EXERCISE BRIEF ▸
Pick each line containing "export" out of the records.

SOURCE RECORDS ▸
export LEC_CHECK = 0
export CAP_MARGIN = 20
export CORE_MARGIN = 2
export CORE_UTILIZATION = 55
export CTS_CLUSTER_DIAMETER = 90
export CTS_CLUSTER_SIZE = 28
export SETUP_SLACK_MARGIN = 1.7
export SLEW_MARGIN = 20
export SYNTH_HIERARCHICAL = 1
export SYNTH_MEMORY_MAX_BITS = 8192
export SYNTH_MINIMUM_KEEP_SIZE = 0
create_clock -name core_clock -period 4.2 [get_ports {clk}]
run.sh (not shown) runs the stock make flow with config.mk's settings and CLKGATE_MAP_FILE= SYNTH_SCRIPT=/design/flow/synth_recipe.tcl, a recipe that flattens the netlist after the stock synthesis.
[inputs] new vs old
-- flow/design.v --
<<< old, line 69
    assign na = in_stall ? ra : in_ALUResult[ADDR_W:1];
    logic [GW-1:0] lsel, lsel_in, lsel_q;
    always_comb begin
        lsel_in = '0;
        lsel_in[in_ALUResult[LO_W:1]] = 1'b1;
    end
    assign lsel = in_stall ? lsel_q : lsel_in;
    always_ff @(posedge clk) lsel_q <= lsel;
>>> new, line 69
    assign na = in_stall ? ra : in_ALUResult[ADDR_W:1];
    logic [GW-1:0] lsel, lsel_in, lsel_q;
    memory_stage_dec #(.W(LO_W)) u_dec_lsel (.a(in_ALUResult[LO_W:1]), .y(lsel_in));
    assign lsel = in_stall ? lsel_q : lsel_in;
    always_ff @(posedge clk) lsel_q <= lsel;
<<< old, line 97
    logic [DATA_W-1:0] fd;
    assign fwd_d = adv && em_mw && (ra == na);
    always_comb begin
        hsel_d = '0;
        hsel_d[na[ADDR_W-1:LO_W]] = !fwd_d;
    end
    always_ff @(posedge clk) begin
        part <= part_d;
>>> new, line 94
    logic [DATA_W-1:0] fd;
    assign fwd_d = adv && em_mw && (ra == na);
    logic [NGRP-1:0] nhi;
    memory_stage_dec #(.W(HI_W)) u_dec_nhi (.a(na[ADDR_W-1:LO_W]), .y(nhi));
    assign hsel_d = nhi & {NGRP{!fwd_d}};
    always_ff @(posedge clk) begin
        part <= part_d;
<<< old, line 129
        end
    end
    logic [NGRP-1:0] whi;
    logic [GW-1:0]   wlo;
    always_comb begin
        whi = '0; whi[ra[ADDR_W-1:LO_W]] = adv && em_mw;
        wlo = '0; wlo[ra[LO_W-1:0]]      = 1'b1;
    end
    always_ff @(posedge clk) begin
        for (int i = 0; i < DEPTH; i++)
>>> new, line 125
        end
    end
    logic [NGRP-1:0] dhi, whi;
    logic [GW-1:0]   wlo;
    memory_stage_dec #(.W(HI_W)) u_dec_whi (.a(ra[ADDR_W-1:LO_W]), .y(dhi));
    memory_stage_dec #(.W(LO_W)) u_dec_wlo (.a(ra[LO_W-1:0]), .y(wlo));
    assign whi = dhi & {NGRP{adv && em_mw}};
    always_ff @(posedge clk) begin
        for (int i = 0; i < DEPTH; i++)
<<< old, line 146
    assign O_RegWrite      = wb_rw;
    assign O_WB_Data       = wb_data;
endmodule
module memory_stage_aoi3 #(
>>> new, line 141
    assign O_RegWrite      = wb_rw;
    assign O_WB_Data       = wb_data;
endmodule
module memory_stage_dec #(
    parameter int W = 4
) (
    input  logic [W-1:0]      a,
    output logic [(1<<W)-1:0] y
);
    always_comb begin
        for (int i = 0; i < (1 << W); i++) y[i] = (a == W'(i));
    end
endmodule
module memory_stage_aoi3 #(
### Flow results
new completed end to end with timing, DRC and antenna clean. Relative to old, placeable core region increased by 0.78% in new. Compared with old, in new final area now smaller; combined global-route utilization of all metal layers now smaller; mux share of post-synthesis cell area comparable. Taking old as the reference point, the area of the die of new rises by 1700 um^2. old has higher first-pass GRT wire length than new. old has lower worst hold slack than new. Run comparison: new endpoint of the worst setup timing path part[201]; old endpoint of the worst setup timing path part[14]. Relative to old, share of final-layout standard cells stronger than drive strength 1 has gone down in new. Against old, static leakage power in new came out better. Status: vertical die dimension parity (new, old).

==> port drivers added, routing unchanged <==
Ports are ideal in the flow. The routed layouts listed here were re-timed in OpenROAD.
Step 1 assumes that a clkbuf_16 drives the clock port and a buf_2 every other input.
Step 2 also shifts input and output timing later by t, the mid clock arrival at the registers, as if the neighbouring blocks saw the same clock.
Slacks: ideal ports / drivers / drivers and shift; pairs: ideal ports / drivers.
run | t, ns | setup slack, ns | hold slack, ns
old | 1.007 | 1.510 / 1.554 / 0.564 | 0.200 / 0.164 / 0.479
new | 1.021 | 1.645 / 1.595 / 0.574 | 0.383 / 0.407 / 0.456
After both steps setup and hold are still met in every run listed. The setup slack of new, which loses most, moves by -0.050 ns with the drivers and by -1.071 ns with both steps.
Background: an optimization exercise with open tools, aiming at small area, a short achievable clock period and few clock cycles per item. Do not read the settings as production practice. RTL that was checked went through simulation tests only; none was proved equivalent to the original. The RTL of run 1 was laid out without a check of its function.

==> design.v <==
`timescale 1ns/1ps
package lc4_pkg;
    parameter int XLEN = 16;
    typedef logic [XLEN-1:0] word_t;
    typedef logic [2:0]      reg_idx_t;
    typedef logic [2:0]      nzp_t;
    typedef word_t           imm_t;
    localparam nzp_t NZP_NEG  = 3'b100;
    localparam nzp_t NZP_ZERO = 3'b010;
    localparam nzp_t NZP_POS  = 3'b001;
    typedef enum logic [3:0] {
        OPC_ARITH   = 4'b0001,
        OPC_LOGIC   = 4'b0101,
        OPC_CONST   = 4'b1001,
        OPC_HICONST = 4'b1101
    } opcode_e;
    typedef enum logic [3:0] {
        ALU_ADD,
        ALU_SUB,
        ALU_MUL,
        ALU_ADDI,
        ALU_AND,
        ALU_OR,
        ALU_XOR,
        ALU_NOT,
        ALU_ANDI,
        ALU_CONST,
        ALU_HICONST,
        ALU_NOP
    } alu_op_e;
endpackage
`timescale 1ns/1ps
module lc4_regfile
(
    input  logic        gwe,
    input  logic        i_arst_n,
    input  logic [7:0]  i_rs_hot,
    input  logic [7:0]  i_rt_hot,
    output logic [15:0] o_rs_data,
    output logic [15:0] o_rt_data,
    input  logic        i_we,
    input  logic [2:0]  i_wsel,
    input  logic [15:0] i_wdata
);
    logic [15:0] regs [8];
    logic [15:0] wdata;
    logic [7:0]  wen;
    always_comb begin
        o_rs_data = '0;
        o_rt_data = '0;
        for (int i = 0; i < 8; i++) begin
            o_rs_data = o_rs_data | (regs[i] & {16{i_rs_hot[i]}});
            o_rt_data = o_rt_data | (regs[i] & {16{i_rt_hot[i]}});
        end
    end
    assign wdata = i_wdata & {16{i_arst_n}};
    always_comb begin
        for (int i = 0; i < 8; i++) begin
            wen[i] = ~i_arst_n | (i_we & (i_wsel == 3'(i)));
        end
    end
    always_ff @(posedge gwe) begin
        for (int i = 0; i < 8; i++) begin
            if (wen[i]) begin
                regs[i] <= wdata;
            end
        end
    end
endmodule
`timescale 1ns/1ps
module lc4_decode
(
    input  logic [15:0] i_insn,
    output logic        o_we,
    output logic        o_mul,
    output logic        o_use_a,
    output logic        o_use_b
);
    logic arith;
    logic logic_op;
    assign arith    = (i_insn[15:12] == 4'b0001);
    assign logic_op = (i_insn[15:12] == 4'b0101);
    assign o_we     = (arith & (i_insn[5:3] != 3'b011)) | logic_op |
                      (i_insn[15:12] == 4'b1001) | (i_insn[15:12] == 4'b1101);
    assign o_mul    = arith & (i_insn[5:3] == 3'b001);
    assign o_use_a  = arith | logic_op;
    assign o_use_b  = (arith & ~i_insn[5]) |
                      (logic_op & ~i_insn[5] & (i_insn[4:3] != 2'b01)) |
                      (i_insn[15:12] == 4'b1101);
endmodule
`timescale 1ns/1ps
module insn_queue
(
    input  logic        gwe,
    input  logic        i_arst_n,
    input  logic        i_xload,       
    input  logic        i_valid,
    input  logic [15:0] i_insn,
    output logic        o_ready,
    output logic        o_valid,
    output logic [15:0] o_insn,
    output logic [7:0]  o_rs_hot,
    output logic [7:0]  o_rt_hot,
    output logic        o_cimm,        
    output logic        o_csub,        
    output logic        o_cnot,        
    output logic [15:0] o_src_insn,    
    output logic [7:0]  o_src_rs_hot,
    output logic [7:0]  o_src_rt_hot
);
    logic        s_valid;
    logic [15:0] s_insn;
    logic        src_valid;
    logic [2:0]  bsel;
    logic [7:0]  rs_hot;
    logic [7:0]  rt_hot;
    assign o_ready    = ~s_valid;
    assign src_valid  = s_valid | i_valid;
    assign o_src_insn = s_valid ? s_insn : i_insn;
    always_ff @(posedge gwe or negedge i_arst_n) begin
        if (!i_arst_n) begin
            s_valid <= 1'b0;
            o_valid <= 1'b0;
        end else begin
            s_valid <= ~i_xload & src_valid;
            if (i_xload) begin
                o_valid <= src_valid;
            end
        end
    end
    always_ff @(posedge gwe) begin
        if (!s_valid) begin
            s_insn <= i_insn;
        end
    end
    assign bsel = (o_src_insn[15:12] == 4'b1101) ? o_src_insn[11:9] : o_src_insn[2:0];
    always_comb begin
        for (int i = 0; i < 8; i++) begin
            rs_hot[i] = (o_src_insn[8:6] == 3'(i));
            rt_hot[i] = (bsel == 3'(i));
        end
    end
    assign o_src_rs_hot = rs_hot;
    assign o_src_rt_hot = rt_hot;
    always_ff @(posedge gwe) begin
        if (i_xload) begin
            o_cimm   <= o_src_insn[5] & ~o_src_insn[15];
            o_csub   <= (o_src_insn[15:12] == 4'b0001) & (o_src_insn[5:3] == 3'b010);
            o_cnot   <= (o_src_insn[15:12] == 4'b0101) & (o_src_insn[5:3] == 3'b001);
            o_insn   <= o_src_insn;
            o_rs_hot <= rs_hot;
            o_rt_hot <= rt_hot;
        end
    end
endmodule
`timescale 1ns/1ps
module lc4_execute
(
    input  logic [15:0] i_insn,
    input  logic        i_cimm,
    input  logic        i_csub,
    input  logic        i_cnot,
    input  logic [15:0] i_a,
    input  logic [15:0] i_b,
    output logic [15:0] o_s,
    output logic [15:0] o_c,
    output logic [15:0] o_d,
    output logic        o_k
);
    logic        arith;
    logic        logic_op;
    logic        is_const;
    logic        is_hiconst;
    logic        op_sum;
    logic        op_mul;
    logic        op_p;
    logic        op_g;
    logic [15:0] imm5;
    logic [15:0] immv;
    logic [15:0] y;
    logic [15:0] p;
    logic [15:0] g;
    logic [15:0] sum;
    logic [15:0] ms;
    logic [15:0] mc;
    logic [15:0] md;
    logic        mk;
    assign arith      = (i_insn[15:14] == 2'b00);
    assign logic_op   = (i_insn[15:14] == 2'b01);
    assign is_const   = (i_insn[15:14] == 2'b10);
    assign is_hiconst = (i_insn[15:14] == 2'b11);
    assign op_mul     = arith & (i_insn[5:3] == 3'b001);
    assign op_sum     = arith & ~op_mul;
    assign op_p       = logic_op & ~i_insn[5] & (i_insn[4:3] != 2'b00);
    assign op_g       = logic_op & (i_insn[5] | ~i_insn[3]);
    assign imm5 = {{11{i_insn[4]}}, i_insn[4:0]};
    assign immv = is_const ? {{7{i_insn[8]}}, i_insn[8:0]} : {i_insn[7:0], 8'h00};
    assign y = i_cimm ? imm5 : ((i_b ^ {16{i_csub}}) | {16{i_cnot}});
    assign sum = i_a + y + {15'd0, i_csub};
    assign p   = i_a ^ y;
    assign g   = i_a & y;
    lc4_mul16 u_mul (.i_a(i_a), .i_b(i_b), .o_s(ms), .o_c(mc), .o_r2(md), .o_k(mk));
    assign o_s = (sum & {16{op_sum}}) | (p & {16{op_p}}) | (g & {16{op_g}}) |
                 (ms & {16{op_mul}}) | (immv & {16{is_const | is_hiconst}}) |
                 ({8'h00, i_b[7:0]} & {16{is_hiconst}});
    assign o_c = mc & {16{op_mul}};
    assign o_d = md & {16{op_mul}};
    assign o_k = mk & op_mul;
endmodule
module lc4_add16
(
    input  logic [15:0] i_a,
    input  logic [15:0] i_b,
    input  logic        i_cin,
    output logic [15:0] o_sum,
    output logic [15:0] o_p,
    output logic [15:0] o_g
);
    logic [15:0] p;
    logic [15:0] g;
    logic [15:0] gg;
    logic [15:0] pp;
    always_comb begin
        p  = i_a ^ i_b;
        g  = i_a & i_b;
        gg = g;
        pp = p;
        gg[0] = g[0] | (p[0] & i_cin);
        for (int l = 0; l < 4; l++) begin
            for (int i = (2 << l) - 1; i < 16; i += (2 << l)) begin
                gg[i] = gg[i] | (pp[i] & gg[i - (1 << l)]);
                pp[i] = pp[i] & pp[i - (1 << l)];
            end
        end
        for (int l = 2; l >= 0; l--) begin
            for (int i = (3 << l) - 1; i < 16; i += (2 << l)) begin
                gg[i] = gg[i] | (pp[i] & gg[i - (1 << l)]);
                pp[i] = pp[i] & pp[i - (1 << l)];
            end
        end
        o_sum = p ^ {gg[14:0], i_cin};
        o_p   = p;
        o_g   = g;
    end
endmodule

ANSWER SECTION ▸
export LEC_CHECK = 0
export CAP_MARGIN = 20
export CORE_MARGIN = 2
export CORE_UTILIZATION = 55
export CTS_CLUSTER_DIAMETER = 90
export CTS_CLUSTER_SIZE = 28
export SETUP_SLACK_MARGIN = 1.7
export SLEW_MARGIN = 20
export SYNTH_HIERARCHICAL = 1
export SYNTH_MEMORY_MAX_BITS = 8192
export SYNTH_MINIMUM_KEEP_SIZE = 0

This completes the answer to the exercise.